What is Putin planning? Massive Russian war game set to launch Thursday on borders of three NATO countries & Ukraine. Here’s the latest.
(Jerusalem, Israel) — Is Russia preparing to invade another European country, or simply training its forces to do so in the future?
That’s the big question as Vladimir Putin prepares to launch a massive series of war games on Thursday dangerously close to the borders of three NATO member states — the Baltic states of Estonia, Latvia and Lithuania — as well as Ukraine, which Russia has invaded and occupied portions of twice since 2014.
While it sounds eerily similar to the plot of my forthcoming political thriller, The Kremlin Conspiracy, the exercise — code-named “Zapad-2017” (Zapad in Russian means “West”) is all-too-real. It is set to begin on September 14 and conclude on September 20th, and tensions in the region are high.
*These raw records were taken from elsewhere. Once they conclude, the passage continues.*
## src/rtl/snake_dir_ctrl_if.sv

```systemverilog
// Signal bundle between the key debouncers / game timer and the snake direction controller.
// The slave modport is the controller; the master modport is whoever drives keys, ticks and clears.
interface snake_dir_ctrl_if;
   logic       key_up_flag;
   logic       key_down_flag;
   logic       key_left_flag;
   logic       key_right_flag;
   logic       step_tick;
   logic       game_clr;
   logic [1:0] dir;
   logic       dir_upd;
   logic [2:0] q_level;
   logic       key_drop;

   modport master (
      output key_up_flag, key_down_flag, key_left_flag, key_right_flag,
      output step_tick, game_clr,
      input  dir, dir_upd, q_level, key_drop
   );

   modport slave (
      input  key_up_flag, key_down_flag, key_left_flag, key_right_flag,
      input  step_tick, game_clr,
      output dir, dir_upd, q_level, key_drop
   );
endinterface

```

## src/rtl/snake_dir_ctrl.sv

```systemverilog
// Validates direction key pulses against the last requested heading and queues accepted
// turns; one queued turn is committed to the movement heading per step tick.
module snake_dir_ctrl #(
   parameter int         QUEUE_DEPTH = 2,
   parameter logic [1:0] RESET_DIR   = 2'b11
) (
   input  logic                 sys_clk,
   input  logic                 sys_rst,
   snake_dir_ctrl_if.slave      bus
);

   localparam logic [1:0] LAST_PTR = 2'(QUEUE_DEPTH - 1);
   localparam logic [2:0] FULL_CNT = 3'(QUEUE_DEPTH);

   // Storage is always four entries so 2-bit pointers index it without width games.
   logic [1:0] r_mem [4];
   logic [1:0] r_rd_ptr;
   logic [1:0] r_wr_ptr;
   logic [2:0] r_count;
   logic [1:0] r_dir;
   logic [1:0] r_ref_dir;
   logic       r_dir_upd;
   logic       r_key_drop;

   logic [2:0] w_n_flags;
   logic       w_one_key;
   logic       w_multi_key;
   logic [1:0] w_req;
   logic       w_full;
   logic       w_pop;
   logic       w_turn;
   logic       w_push;
   logic       w_drop;
   logic [2:0] w_count_nxt;

   assign w_n_flags   = 3'(bus.key_up_flag) + 3'(bus.key_down_flag)
                      + 3'(bus.key_left_flag) + 3'(bus.key_right_flag);
   assign w_one_key   = (w_n_flags == 3'd1);
   assign w_multi_key = (w_n_flags >= 3'd2);

   always_comb begin
      w_req = 2'b00;
      if (bus.key_down_flag)       w_req = 2'b01;
      else if (bus.key_left_flag)  w_req = 2'b10;
      else if (bus.key_right_flag) w_req = 2'b11;
   end

   assign w_full = (r_count == FULL_CNT);
   assign w_pop  = bus.step_tick && (r_count != 3'd0);
   // Same heading and reverse heading share the axis bit, so one compare rejects both.
   assign w_turn = w_one_key && (w_req[1] != r_ref_dir[1]);
   assign w_push = w_turn && (!w_full || w_pop);
   assign w_drop = w_multi_key || (w_turn && w_full && !w_pop);
   assign w_count_nxt = r_count + 3'(w_push) - 3'(w_pop);

   always_ff @(posedge sys_clk or posedge sys_rst) begin
      if (sys_rst) begin
         for (int i = 0; i < 4; i++) r_mem[i] <= 2'b00;
         r_rd_ptr   <= 2'd0;
         r_wr_ptr   <= 2'd0;
         r_count    <= 3'd0;
         r_dir      <= RESET_DIR;
         r_ref_dir  <= RESET_DIR;
         r_dir_upd  <= 1'b0;
         r_key_drop <= 1'b0;
      end else if (bus.game_clr) begin
         r_rd_ptr   <= 2'd0;
         r_wr_ptr   <= 2'd0;
         r_count    <= 3'd0;
         r_dir      <= RESET_DIR;
         r_ref_dir  <= RESET_DIR;
         r_dir_upd  <= 1'b0;
         r_key_drop <= 1'b0;
      end else begin
         if (w_push) begin
            r_mem[r_wr_ptr] <= w_req;
            r_wr_ptr        <= (r_wr_ptr == LAST_PTR) ? 2'd0 : r_wr_ptr + 2'd1;
            r_ref_dir       <= w_req;
         end
         // A pop alone never moves ref_dir: the tail stays, or the emptied queue's
         // last entry becomes dir, which is the same value.
         if (w_pop) begin
            r_dir    <= r_mem[r_rd_ptr];
            r_rd_ptr <= (r_rd_ptr == LAST_PTR) ? 2'd0 : r_rd_ptr + 2'd1;
         end
         r_count    <= w_count_nxt;
         r_dir_upd  <= w_pop;
         r_key_drop <= w_drop;
      end
   end

   assign bus.dir      = r_dir;
   assign bus.dir_upd  = r_dir_upd;
   assign bus.q_level  = r_count;
   assign bus.key_drop = r_key_drop;

endmodule
```

## src/flat_wrapper.sv

```systemverilog
// flat-port wrapper written by rule: the top's interface ports become plain ports
module snake_dir_ctrl_flat 
#(
   parameter int         QUEUE_DEPTH = 2,
   parameter logic [1:0] RESET_DIR   = 2'b11
)
  (sys_clk, sys_rst, bus_key_up_flag, bus_key_down_flag, bus_key_left_flag, bus_key_right_flag, bus_step_tick, bus_game_clr, bus_dir, bus_dir_upd, bus_q_level, bus_key_drop);
  snake_dir_ctrl_if bus_i ();
  input  logic sys_clk;
  input  logic sys_rst;
  input wire logic [$bits(bus_i.key_up_flag)-1:0] bus_key_up_flag;
  input wire logic [$bits(bus_i.key_down_flag)-1:0] bus_key_down_flag;
  input wire logic [$bits(bus_i.key_left_flag)-1:0] bus_key_left_flag;
  input wire logic [$bits(bus_i.key_right_flag)-1:0] bus_key_right_flag;
  input wire logic [$bits(bus_i.step_tick)-1:0] bus_step_tick;
  input wire logic [$bits(bus_i.game_clr)-1:0] bus_game_clr;
  output wire logic [$bits(bus_i.dir)-1:0] bus_dir;
  output wire logic [$bits(bus_i.dir_upd)-1:0] bus_dir_upd;
  output wire logic [$bits(bus_i.q_level)-1:0] bus_q_level;
  output wire logic [$bits(bus_i.key_drop)-1:0] bus_key_drop;
  assign bus_i.key_up_flag = bus_key_up_flag;
  assign bus_i.key_down_flag = bus_key_down_flag;
  assign bus_i.key_left_flag = bus_key_left_flag;
  assign bus_i.key_right_flag = bus_key_right_flag;
  assign bus_i.step_tick = bus_step_tick;
  assign bus_i.game_clr = bus_game_clr;
  assign bus_dir = bus_i.dir;
  assign bus_dir_upd = bus_i.dir_upd;
  assign bus_q_level = bus_i.q_level;
  assign bus_key_drop = bus_i.key_drop;
  snake_dir_ctrl #(.QUEUE_DEPTH(QUEUE_DEPTH), .RESET_DIR(RESET_DIR)) u_core (.sys_clk(sys_clk), .sys_rst(sys_rst), .bus(bus_i));
endmodule
```

## config.mk

```make
export PLATFORM = sky130hd
export DESIGN_NAME = snake_dir_ctrl_flat
export DESIGN_NICKNAME = d
export VERILOG_FILES = /design/src/rtl/snake_dir_ctrl_if.sv /design/src/rtl/snake_dir_ctrl.sv /design/src/flat_wrapper.sv
export SDC_FILE = /design/constraint.sdc
export NUM_CORES = 1
export LEC_CHECK = 0
export CAP_MARGIN = 0
export CORE_MARGIN = 2
export CORE_UTILIZATION = 57
export DETAILED_ROUTE_END_ITERATION = 12
export HOLD_SLACK_MARGIN = 0.15
export PLACE_DENSITY = 0.87
export SYNTH_ARGS = -nofsm -noshare
export SYNTH_HDL_FRONTEND = slang
export SYNTH_SLANG_ARGS = --single-unit
export TNS_END_PERCENT = 20
```

## constraint.sdc

```tcl
create_clock -name sys_clk -period 3.96 [get_ports sys_clk]
set_clock_uncertainty 0.1 [all_clocks]
set_input_delay 0.792 -clock sys_clk [delete_from_list [all_inputs] [get_ports sys_clk]]
set_output_delay 0.792 -clock sys_clk [all_outputs]
set_load 0.05 [all_outputs]
```

==> summary.txt, run 1 <==
Power and ir drop
  – Leakage: 0.000608 µW
  – Worst supply voltage drop on vdd: a little under 0.4 mV
  – Total power divided by cell area: ~630 nW/µm²
  – PnR Total Power: a little over 800 µW

Setup path
  – Crit path buffers/inverters: 3
  – Highest cell delay on the worst timing path: ~0.46 ns
  – Endpoint type of the worst setup path: flip-flop
  – Series of cell instances along the critical path: clkdlybuf4s50_1 -> ha_1 -> inv_1 -> fa_1 -> ha_1 -> nor4b_2 -> mux2i_2 -> nor2_1 -> ha_1 -> inv_1 -> fa_1 -> xnor2_1 -> nor2_1
  – Cell family with the largest share of critical-path delay: adder cells
  – Worst Setup Start Kind: primary input
  – Required @ worst endpoint: 4.05 ns
  – Most frequent CP cell: ha_1
  – Critical-path maximum fanout: 8
  – Cell with the largest stage delay on the worst path: clkdlybuf4s50_1
  – Critical path data arrival time: between 3 and 4 ns
  – Type of the worst setup path: in2reg

Global routing
  – Antenna violations before repair: 0
  – Global route total overflow: 0
  – Total track usage: 0.211
  – Via count of the first global-routing pass: 760
  – First-pass GRT wire length: about 3300 µm
  – Largest net degree at the start of global routing: 21

Die
  – Die height: between 40 and 50 µm
  – Ports placed on the boundary: 15
  – Die Outline Area: about 2300 µm²
  – Standard cell core area: between 1500 and 2000 µm²
  – Die Span X: 47.5 µm
  – Row count: 15
  – Starting utilization of the core area: 0.619

Logic synthesis
  – Count of cell types in the netlist: 32
  – Flop and latch count out of synthesis: 20
  – Netlist area before placement: about 1100 µm²
  – Seq/Total Area, Yosys: 0.467
  – Avg Inst Size Synth: between 10 and 15 µm²
  – Cells after synthesis: 90
  – Count of warnings emitted by yosys: 0
  – Net count after synthesis: roughly 110

Routing
  – Total via count after detailed routing: approximately 750
  – Post-route DRC: 0
  – Remaining antenna violation count: 0
  – WL final: roughly 2000 µm
  – DRT Pass-1 Iters: 4
  – DR iter-0 viols: 7
  – WL per Instance: roughly 15 µm
  – Ratio of routed vias to standard cells: around 5.6

Finish
  – Diode count: 0
  – Number of fillers in the final layout: roughly 130
  – Relative area change from synthesis to final layout: 22.5%
  – Final #Nets: between 100 and 150
  – Fraction of layout instances using a drive strength above 1: 0.245
  – Non-Filler Instances: approximately 140
  – Final core utilization: 0.758

Clock network
  – Clock transition at the registers of the reported paths: 0.12 ns
  – Clock latency on the worst-skew pair: ~0.3 ns
  – Clock tree from TritonCTS: yes
  – Sink count of the clock tree: 20
  – Post_cts resized: 0
  – Clk root buf: clkbuf_4
  – Number of buffers added by the clock tree synthesis step: 3
  – CTS HTree Levels: 1
  – Deepest clock path buffer count: 2
  – Hold bufs inserted after CTS: 0
  – Buffers inserted by post-CTS timing repair: 0

STA
  – Maximum operating frequency: 265 MHz
  – Total negative setup slack: 0 ns
  – Slew HR: 0.498
  – Tmin final: between 3 and 4 ns
  – Final Slew Violations: 0
  – Finish-stage setup viols: 0
  – Worst slew pin tran: roughly 0.75 ns
  – Post-route fraction of the period consumed by the critical path: 0.954
  – Endpoints failing hold: 0
  – Setup repair after global routing missed its margin: no

Run status
  – Status: finished, final reports clean

Place
  – Number of instances in the placed design: roughly 130
  – Half-perimeter wire length after placement: between 1500 and 2000 µm
  – Final RePlAce weighted congestion: around 0.75
  – Number of buffers inserted by port buffering: 14

Job
  – Number of max-cap violations: 0

Min path
  – Hold Crit Class: reg2reg
### src/rtl/muldiv_unit.sv
// Multi-cycle multiply/divide unit with architectural HI/LO registers for the EX stage.
// Define DIV_EARLY_EXIT_EN to skip the divider's leading-zero iterations of |a|.
module muldiv_unit #(
    parameter int WIDTH   = 32,
    parameter int MUL_LAT = 2
) (
    input  logic             clk,
    input  logic             rst,
    input  logic             start,
    input  logic [2:0]       op,
    input  logic [WIDTH-1:0] a,
    input  logic [WIDTH-1:0] b,
    input  logic             flush,
    output logic             busy,
    output logic             done,
    output logic [WIDTH-1:0] result,
    output logic             dz,
    output logic [WIDTH-1:0] hi,
    output logic [WIDTH-1:0] lo
);

    localparam int CW = $clog2(WIDTH + 1);

    localparam logic [2:0] OP_MULT  = 3'b000;
    localparam logic [2:0] OP_MULTU = 3'b001;
    localparam logic [2:0] OP_DIV   = 3'b010;
    localparam logic [2:0] OP_DIVU  = 3'b011;
    localparam logic [2:0] OP_MUL   = 3'b100;
    localparam logic [2:0] OP_MTHI  = 3'b101;
    localparam logic [2:0] OP_MTLO  = 3'b110;

    typedef enum logic [2:0] {S_IDLE, S_MUL, S_DIV, S_FIX, S_DONE} state_t;

    state_t           state, next_state;
    logic [2:0]       op_q;
    logic [WIDTH-1:0] a_q, b_q;
    logic [2:0]       mul_cnt;
    logic [CW-1:0]    div_cnt;
    logic [WIDTH-1:0] rem, quo, divisor;

    logic             accept, commit;
    logic [WIDTH-1:0] a_mag, b_mag, quo_init;
    logic [CW-1:0]    div_iters;
    logic [2:0]       commit_op;
    logic [WIDTH-1:0] mul_a, mul_b;
    logic             mul_signed;
    logic [2*WIDTH-1:0] ext_a, ext_b, product;
    logic [WIDTH:0]   shifted_rem;
    logic             rem_ge;
    logic [WIDTH-1:0] step_rem;
    logic             div_signed, div_zero;
    logic [WIDTH-1:0] quo_fix, rem_fix;

    assign accept = (state == S_IDLE) && start && !flush;
    assign commit = (next_state == S_DONE) && (state != S_DONE);

    assign a_mag = (op == OP_DIV && a[WIDTH-1]) ? -a : a;
    assign b_mag = (op == OP_DIV && b[WIDTH-1]) ? -b : b;

`ifdef DIV_EARLY_EXIT_EN
    function automatic logic [CW-1:0] count_lz(input logic [WIDTH-1:0] v);
        logic [CW-1:0] n;
        n = CW'(WIDTH);
        for (int i = 0; i < WIDTH; i++) begin
            if (v[i]) n = CW'(WIDTH - 1 - i);
        end
        return n;
    endfunction

    logic [CW-1:0] lz;

    // A zero divisor keeps the full iteration count so its latency never depends on a.
    always_comb begin
        lz = count_lz(a_mag);
        if (b == '0) begin
            div_iters = CW'(WIDTH);
            quo_init  = a_mag;
        end else begin
            div_iters = CW'(WIDTH) - lz;
            quo_init  = a_mag << lz;
        end
    end
`else
    assign div_iters = CW'(WIDTH);
    assign quo_init  = a_mag;
`endif

    always_ff @(posedge clk or negedge rst) begin
        if (!rst) state <= S_IDLE;
        else      state <= next_state;
    end

    always_comb begin
        next_state = state;
        case (state)
            S_IDLE: begin
                if (accept) begin
                    case (op)
                        OP_MULT, OP_MULTU, OP_MUL: begin
                            if (MUL_LAT == 1) next_state = S_DONE;
                            else              next_state = S_MUL;
                        end
                        OP_DIV, OP_DIVU: begin
                            if (div_iters == '0) next_state = S_FIX;
                            else                 next_state = S_DIV;
                        end
                        default: next_state = S_DONE;
                    endcase
                end
            end
            S_MUL: begin
                if (flush)               next_state = S_IDLE;
                else if (mul_cnt <= 3'd1) next_state = S_DONE;
            end
            S_DIV: begin
                if (flush)                  next_state = S_IDLE;
                else if (div_cnt == CW'(1)) next_state = S_FIX;
            end
            S_FIX:   next_state = flush ? S_IDLE : S_DONE;
            S_DONE:  next_state = S_IDLE;
            default: next_state = S_IDLE;
        endcase
    end

    // One restoring step: the remainder stays below the divisor, so WIDTH+1 bits suffice.
    always_comb begin
        shifted_rem = {rem, quo[WIDTH-1]};
        rem_ge      = shifted_rem >= {1'b0, divisor};
        step_rem    = rem_ge ? WIDTH'(shifted_rem - {1'b0, divisor}) : shifted_rem[WIDTH-1:0];
    end

    always_ff @(posedge clk or negedge rst) begin
        if (!rst) begin
            op_q    <= '0;
            a_q     <= '0;
            b_q     <= '0;
            mul_cnt <= '0;
            div_cnt <= '0;
            rem     <= '0;
            quo     <= '0;
            divisor <= '0;
        end else if (accept) begin
            op_q    <= op;
            a_q     <= a;
            b_q     <= b;
            mul_cnt <= 3'(MUL_LAT - 1);
            div_cnt <= div_iters;
            rem     <= '0;
            quo     <= quo_init;
            divisor <= b_mag;
        end else if (state == S_MUL) begin
            mul_cnt <= mul_cnt - 3'd1;
        end else if (state == S_DIV) begin
            rem     <= step_rem;
            quo     <= {quo[WIDTH-2:0], rem_ge};
            div_cnt <= div_cnt - CW'(1);
        end
    end

    // With MUL_LAT=1 the commit happens on the acceptance edge, so operands come straight from the ports.
    assign commit_op  = (state == S_IDLE) ? op : op_q;
    assign mul_a      = (state == S_IDLE) ? a : a_q;
    assign mul_b      = (state == S_IDLE) ? b : b_q;
    assign mul_signed = (commit_op != OP_MULTU);
    assign ext_a      = mul_signed ? {{WIDTH{mul_a[WIDTH-1]}}, mul_a} : {{WIDTH{1'b0}}, mul_a};
    assign ext_b      = mul_signed ? {{WIDTH{mul_b[WIDTH-1]}}, mul_b} : {{WIDTH{1'b0}}, mul_b};
    assign product    = ext_a * ext_b;

    assign div_signed = (op_q == OP_DIV);
    assign div_zero   = (b_q == '0);
    assign quo_fix    = div_zero ? '1 :
                        (div_signed && (a_q[WIDTH-1] ^ b_q[WIDTH-1])) ? -quo : quo;
    assign rem_fix    = div_zero ? a_q :
                        (div_signed && a_q[WIDTH-1]) ? -rem : rem;

    // result and dz live only for the DONE cycle; they clear on every other edge.
    always_ff @(posedge clk or negedge rst) begin
        if (!rst) begin
            hi     <= '0;
            lo     <= '0;
            result <= '0;
            dz     <= 1'b0;
        end else begin
            result <= '0;
            dz     <= 1'b0;
            if (commit) begin
                case (commit_op)
                    OP_MULT, OP_MULTU: begin
                        hi     <= product[2*WIDTH-1:WIDTH];
                        lo     <= product[WIDTH-1:0];
                        result <= product[WIDTH-1:0];
                    end
                    OP_MUL: result <= product[WIDTH-1:0];
                    OP_DIV, OP_DIVU: begin
                        hi     <= rem_fix;
                        lo     <= quo_fix;
                        result <= quo_fix;
                        dz     <= div_zero;
                    end
                    OP_MTHI: begin
                        hi     <= a;
                        result <= lo;
                    end
                    OP_MTLO: begin
                        lo     <= a;
                        result <= a;
                    end
                    default: result <= lo;
                endcase
            end
        end
    end

    assign busy = (state != S_IDLE);
    assign done = (state == S_DONE);

endmodule
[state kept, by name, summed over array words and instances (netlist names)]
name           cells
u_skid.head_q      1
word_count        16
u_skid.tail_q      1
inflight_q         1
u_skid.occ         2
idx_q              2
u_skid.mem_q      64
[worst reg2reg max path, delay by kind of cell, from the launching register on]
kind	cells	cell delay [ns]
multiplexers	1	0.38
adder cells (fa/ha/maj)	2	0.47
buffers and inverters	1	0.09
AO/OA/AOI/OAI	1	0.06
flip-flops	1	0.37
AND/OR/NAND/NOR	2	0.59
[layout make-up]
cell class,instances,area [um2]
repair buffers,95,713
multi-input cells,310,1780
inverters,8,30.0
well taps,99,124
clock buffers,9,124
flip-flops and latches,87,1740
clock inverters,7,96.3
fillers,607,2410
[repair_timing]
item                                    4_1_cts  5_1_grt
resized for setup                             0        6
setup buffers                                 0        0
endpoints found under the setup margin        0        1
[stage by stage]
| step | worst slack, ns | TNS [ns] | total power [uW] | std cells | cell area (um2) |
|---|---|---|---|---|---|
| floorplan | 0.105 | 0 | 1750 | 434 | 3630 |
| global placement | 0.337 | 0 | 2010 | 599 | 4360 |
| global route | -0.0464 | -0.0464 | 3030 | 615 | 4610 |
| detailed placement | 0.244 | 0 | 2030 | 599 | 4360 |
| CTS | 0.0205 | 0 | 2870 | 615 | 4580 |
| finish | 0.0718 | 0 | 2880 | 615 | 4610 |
==> config.mk <==
export PLATFORM = sky130hd
export DESIGN_NAME = mult_acc_stage
export DESIGN_NICKNAME = d
export VERILOG_FILES = /design/src/rtl/mult_acc_stage.sv
export SDC_FILE = /design/constraint.sdc
export NUM_CORES = 1
export LEC_CHECK = 0
export CAP_MARGIN = 15
export CORE_MARGIN = 2
export CORE_UTILIZATION = 30
export CTS_CLUSTER_SIZE = 8
export DETAILED_ROUTE_END_ITERATION = 16
export GPL_TIMING_DRIVEN = 0
export SETUP_SLACK_MARGIN = 0.2
export SLEW_MARGIN = 20
export SYNTH_ARGS = -nofsm -noshare
export SYNTH_HDL_FRONTEND = slang
export SYNTH_SLANG_ARGS = --single-unit
==> constraint.sdc <==
create_clock -name sys_clk -period 5.7 [get_ports sys_clk]
set_clock_uncertainty 0.2 [all_clocks]
set_input_delay 1.14 -clock sys_clk [delete_from_list [all_inputs] [get_ports sys_clk]]
set_output_delay 1.14 -clock sys_clk [all_outputs]
set_load 0.05 [all_outputs]
==> src/rtl/mult_acc_stage.sv <==
// Saturating signed accumulation stage: sums each group of LEN products from the
// multiplier and presents the group result on a registered valid/ready port.
module mult_acc_stage #(
  parameter int PROD_W = 16,
  parameter int ACC_W  = 24,
  parameter int LEN    = 8
) (
  input  logic                     sys_clk,
  input  logic                     sys_rst_n,
  input  logic                     clr,
  input  logic signed [PROD_W-1:0] prod_in,
  input  logic                     in_valid,
  output logic                     in_ready,
  output logic signed [ACC_W-1:0]  acc_out,
  output logic                     out_sat,
  output logic                     out_valid,
  input  logic                     out_ready
);

  localparam int CNT_W = (LEN > 1) ? $clog2(LEN) : 1;
  localparam logic [CNT_W-1:0] LAST_CNT = CNT_W'(LEN - 1);
  localparam logic signed [ACC_W-1:0] MAX_V = {1'b0, {(ACC_W-1){1'b1}}};
  localparam logic signed [ACC_W-1:0] MIN_V = {1'b1, {(ACC_W-1){1'b0}}};

  typedef enum logic {ACC, HOLD} state_t;

  state_t                   state;
  logic signed [ACC_W-1:0]  acc;
  logic [CNT_W-1:0]         cnt;
  logic                     sat;

  logic signed [ACC_W:0]    ext;
  logic signed [ACC_W:0]    sum;
  logic                     pos_ovf;
  logic                     neg_ovf;
  logic signed [ACC_W-1:0]  clamped;

  // One guard bit above the accumulator holds any single-term sum exactly, so
  // overflow shows up as a disagreement between the top two bits.
  always_comb begin
    ext     = {{(ACC_W+1-PROD_W){prod_in[PROD_W-1]}}, prod_in};
    sum     = {acc[ACC_W-1], acc} + ext;
    pos_ovf = !sum[ACC_W] &&  sum[ACC_W-1];
    neg_ovf =  sum[ACC_W] && !sum[ACC_W-1];
    clamped = sum[ACC_W-1:0];
    if (pos_ovf) clamped = MAX_V;
    if (neg_ovf) clamped = MIN_V;
  end

  assign in_ready = (state == ACC);

  // NOTE: state registers use non-blocking assignments so every flop samples
  // pre-edge values regardless of statement order.
  always_ff @(posedge sys_clk or negedge sys_rst_n) begin
    if (!sys_rst_n) begin
      state     <= ACC;
      acc       <= '0;
      cnt       <= '0;
      sat       <= 1'b0;
      acc_out   <= '0;
      out_sat   <= 1'b0;
      out_valid <= 1'b0;
    end else if (clr) begin
      // Clear wins over both handshakes; acc_out keeps its last value.
      state     <= ACC;
      acc       <= '0;
      cnt       <= '0;
      sat       <= 1'b0;
      out_valid <= 1'b0;
    end else begin
      case (state)
        ACC: begin
          if (in_valid) begin
            if (cnt == LAST_CNT) begin
              acc_out   <= clamped;
              out_sat   <= sat | pos_ovf | neg_ovf;
              out_valid <= 1'b1;
              acc       <= '0;
              cnt       <= '0;
              sat       <= 1'b0;
              state     <= HOLD;
            end else begin
              acc <= clamped;
              sat <= sat | pos_ovf | neg_ovf;
              cnt <= cnt + CNT_W'(1);
            end
          end
        end
        HOLD: begin
          if (out_ready) begin
            out_valid <= 1'b0;
            state     <= ACC;
          end
        end
        default: state <= ACC;
      endcase
    end
  end

endmodule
The Economist calls this “Russia’s biggest war game in Europe since the Cold War.”
Moscow says only 12,500 troops will take part, most of which will operate in the country of Belarus, just south of the Baltics and just north of Ukraine. But “some Western analysts, and Baltic State governments…have expressed concerns that the exercise will in reality be significantly larger, involving between 60,000 and 100,000 military personnel,” notes Janes Intelligence Review.
“According to the Baltic States, the last Zapad-series exercise in 2013 involved 75,000 military personnel, six times higher than Russia disclosed,” says Janes.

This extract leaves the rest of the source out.